+++ Given information
File: src/logic/i2c_led_pwm_register_port.sv
// I2C target port giving access to the LED PWM and virtual switch registers.
// Overview of operation
// Control byte opens with configurable 4-bit code.
// Next three bits are block address bits.
// Last control bit: one reads, zero writes.
// Device acknowledges every accepted control byte.
// Master sends word address except current read.
// Pointer loads block bits plus word address.
// Byte write: data, acknowledge, then Stop.
// Data byte commits when its acknowledge is driven.
// Repeated Start ends write, keeps the pointer.
// Read control byte acknowledged, eight bits shifted out.
// Offset F4 bit zero disables switch zero.
// Offset F4 bit one disables switch one.
// Offsets C5/C6 hold LED1 compare, 0x65 default.
// Offsets C7/C8 hold LED2 compare, 0x65 default.
// Offset C2 holds LED3 compare, 0x65 default.
// Offset C4 holds LED4 compare, 0x65 default.
// Current address read returns byte at pointer.
// Wrong control code is ignored, no acknowledge.
`timescale 1ns/1ps
`include "i2c_port_defines.svh"

module i2c_led_pwm_register_port #(
  parameter int ADDR_W = `ADDR_W
) (
  input  wire logic                   clk,
  input  wire logic                   nrst,
  input  wire logic                   ce,
  input  wire logic [3:0]             cfg_ctrl_code,
  input  wire logic                   scl_in,
  input  wire logic                   sda_in,
  output logic                        sda_out,
  output logic                        sda_oe_n,
  output i2c_port_pkg::led_cfg_s      led_cfg,
  output logic                        switch_output_zero,
  output logic                        switch_output_one
);
  import i2c_port_pkg::*;

  // ****************************************
  // Pin synchronisers and bus events.
  // ****************************************
  logic [1:0]         scl_sync_r;
  logic [1:0]         sda_sync_r;
  logic               scl_d_r;
  logic               sda_d_r;
  logic               scl_s;
  logic               sda_s;
  logic               scl_rise;
  logic               scl_fall;
  logic               start_det;
  logic               stop_det;

  state_e             state_r;
  state_e             state_nxt;
  logic [3:0]         bit_cnt_r;
  byte_t              shift_in_r;
  byte_t              shift_out_r;
  byte_t              shift_out_nxt;
  logic               rw_r;
  logic [2:0]         blk_r;
  logic [ADDR_W-1:0]  ptr_r;
  logic               ack_clk_r;
  logic               master_ack_r;
  logic               sda_oe_n_r;
  wr_req_s            wr_r;
  byte_t              rd_data;
  logic               byte_done;
  logic               ack_done;
  logic               code_ok;
  logic               entering;

  always_ff @(posedge clk) begin
    if (!nrst) begin
      scl_sync_r <= 2'b11;
      sda_sync_r <= 2'b11;
      scl_d_r    <= 1'b1;
      sda_d_r    <= 1'b1;
    end else if (ce) begin
      scl_sync_r <= {scl_sync_r[0], scl_in};
      sda_sync_r <= {sda_sync_r[0], sda_in};
      scl_d_r    <= scl_sync_r[1];
      sda_d_r    <= sda_sync_r[1];
    end
  end

  assign scl_s     = scl_sync_r[1];
  assign sda_s     = sda_sync_r[1];
  assign scl_rise  = scl_s & ~scl_d_r;
  assign scl_fall  = ~scl_s & scl_d_r;
  assign start_det = scl_s & scl_d_r & sda_d_r & ~sda_s;
  assign stop_det  = scl_s & scl_d_r & ~sda_d_r & sda_s;

  // A byte ends on the falling edge that follows its eighth rising edge.
  assign byte_done = scl_fall && bit_cnt_r == `BIT_CNT_BYTE;
  assign ack_done  = scl_fall && ack_clk_r;
  assign code_ok   = shift_in_r[7:4] == cfg_ctrl_code;
  assign entering  = state_nxt != state_r;

  // ****************************************
  // Transaction sequencer.
  // ****************************************
  always_comb begin
    state_nxt = state_r;
    if (stop_det) begin
      state_nxt = ST_IDLE;
    end else if (start_det) begin
      state_nxt = ST_CTRL;
    end else begin
      unique case (state_r)
        ST_IDLE, ST_IGNORE: begin
          state_nxt = state_r;
        end
        ST_CTRL: begin
          if (byte_done) begin
            state_nxt = code_ok ? ST_CTRL_ACK : ST_IGNORE;
          end
        end
        ST_CTRL_ACK: begin
          if (ack_done) begin
            state_nxt = rw_r ? ST_RDATA : ST_WADDR;
          end
        end
        ST_WADDR: begin
          if (byte_done) begin
            state_nxt = ST_WADDR_ACK;
          end
        end
        ST_WADDR_ACK: begin
          if (ack_done) begin
            state_nxt = ST_WDATA;
          end
        end
        ST_WDATA: begin
          if (byte_done) begin
            state_nxt = ST_WDATA_ACK;
          end
        end
        ST_WDATA_ACK: begin
          if (ack_done) begin
            state_nxt = ST_WDATA;
          end
        end
        ST_RDATA: begin
          if (byte_done) begin
            state_nxt = ST_RACK;
          end
        end
        ST_RACK: begin
          if (ack_done) begin
            state_nxt = master_ack_r ? ST_RDATA : ST_IGNORE;
          end
        end
      endcase
    end
  end

  always_ff @(posedge clk) begin
    if (!nrst) begin
      state_r <= ST_IDLE;
    end else if (ce) begin
      state_r <= state_nxt;
    end
  end

  // Bits and the ninth clock are counted afresh in every phase.
  always_ff @(posedge clk) begin
    if (!nrst) begin
      bit_cnt_r <= 4'h0;
      ack_clk_r <= 1'b0;
    end else if (ce) begin
      if (entering) begin
        bit_cnt_r <= 4'h0;
        ack_clk_r <= 1'b0;
      end else if (scl_rise) begin
        bit_cnt_r <= 4'(bit_cnt_r + 4'h1);
        ack_clk_r <= 1'b1;
      end
    end
  end

  always_ff @(posedge clk) begin
    if (!nrst) begin
      shift_in_r   <= 8'h00;
      master_ack_r <= 1'b0;
    end else if (ce && scl_rise) begin
      shift_in_r   <= {shift_in_r[6:0], sda_s};
      master_ack_r <= ~sda_s;
    end
  end

  // ****************************************
  // Control byte fields and address pointer.
  // ****************************************
  always_ff @(posedge clk) begin
    if (!nrst) begin
      rw_r  <= 1'b0;
      blk_r <= 3'h0;
    end else if (ce && state_r == ST_CTRL && byte_done) begin
      rw_r <= shift_in_r[0];
      if (!shift_in_r[0]) begin
        blk_r <= shift_in_r[3:1];
      end
    end
  end

  // A Start never touches the pointer, so a random read finds it loaded.
  always_ff @(posedge clk) begin
    if (!nrst) begin
      ptr_r <= '0;
    end else if (ce) begin
      if (state_r == ST_WADDR && byte_done) begin
        ptr_r <= {blk_r, shift_in_r};
      end else if ((state_r == ST_WDATA || state_r == ST_RDATA) && byte_done) begin
        ptr_r <= ptr_r + 11'h001;
      end
    end
  end

  // The write goes out in the cycle the acknowledge starts to drive.
  always_ff @(posedge clk) begin
    if (!nrst) begin
      wr_r <= '0;
    end else if (ce) begin
      wr_r.en   <= state_r == ST_WDATA && byte_done;
      wr_r.addr <= ptr_r;
      wr_r.data <= shift_in_r;
    end
  end

  // ****************************************
  // Data out and acknowledge driver.
  // ****************************************
  always_comb begin
    shift_out_nxt = shift_out_r;
    if (state_nxt == ST_RDATA && entering) begin
      shift_out_nxt = rd_data;
    end else if (state_r == ST_RDATA && scl_fall) begin
      shift_out_nxt = {shift_out_r[6:0], 1'b1};
    end
  end

  always_ff @(posedge clk) begin
    if (!nrst) begin
      shift_out_r <= 8'hff;
    end else if (ce) begin
      shift_out_r <= shift_out_nxt;
    end
  end

  // Changes follow state changes and read data shifts, which only happen on falling SCL or Start/Stop.
  always_ff @(posedge clk) begin
    if (!nrst) begin
      sda_oe_n_r <= 1'b1;
    end else if (ce) begin
      unique case (state_nxt)
        ST_CTRL_ACK, ST_WADDR_ACK, ST_WDATA_ACK: begin
          sda_oe_n_r <= 1'b0;
        end
        ST_RDATA: begin
          sda_oe_n_r <= shift_out_nxt[7];
        end
        default: begin
          sda_oe_n_r <= 1'b1;
        end
      endcase
    end
  end

  assign sda_oe_n = sda_oe_n_r;
  assign sda_out  = 1'b0;

  // ****************************************
  // Register bank.
  // ****************************************
  reg_bank #(
    .ADDR_W (ADDR_W)
  ) u_bank (
    .clk     (clk),
    .nrst    (nrst),
    .ce      (ce),
    .wr      (wr_r),
    .rd_addr (ptr_r),
    .rd_data (rd_data),
    .cfg     (led_cfg)
  );

  assign switch_output_zero = led_cfg.sw_en[0];
  assign switch_output_one  = led_cfg.sw_en[1];
endmodule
++++++
Starting at the line above that contains "SCL or Start/Stop.", repeat each line exactly up to and including the line that contains "ST_CTRL_ACK, ST_WADDR_ACK, ST_WDATA_ACK: begin", and stop there.

  // Changes follow state changes and read data shifts, which only happen on falling SCL or Start/Stop.
  always_ff @(posedge clk) begin
    if (!nrst) begin
      sda_oe_n_r <= 1'b1;
    end else if (ce) begin
      unique case (state_nxt)
        ST_CTRL_ACK, ST_WADDR_ACK, ST_WDATA_ACK: begin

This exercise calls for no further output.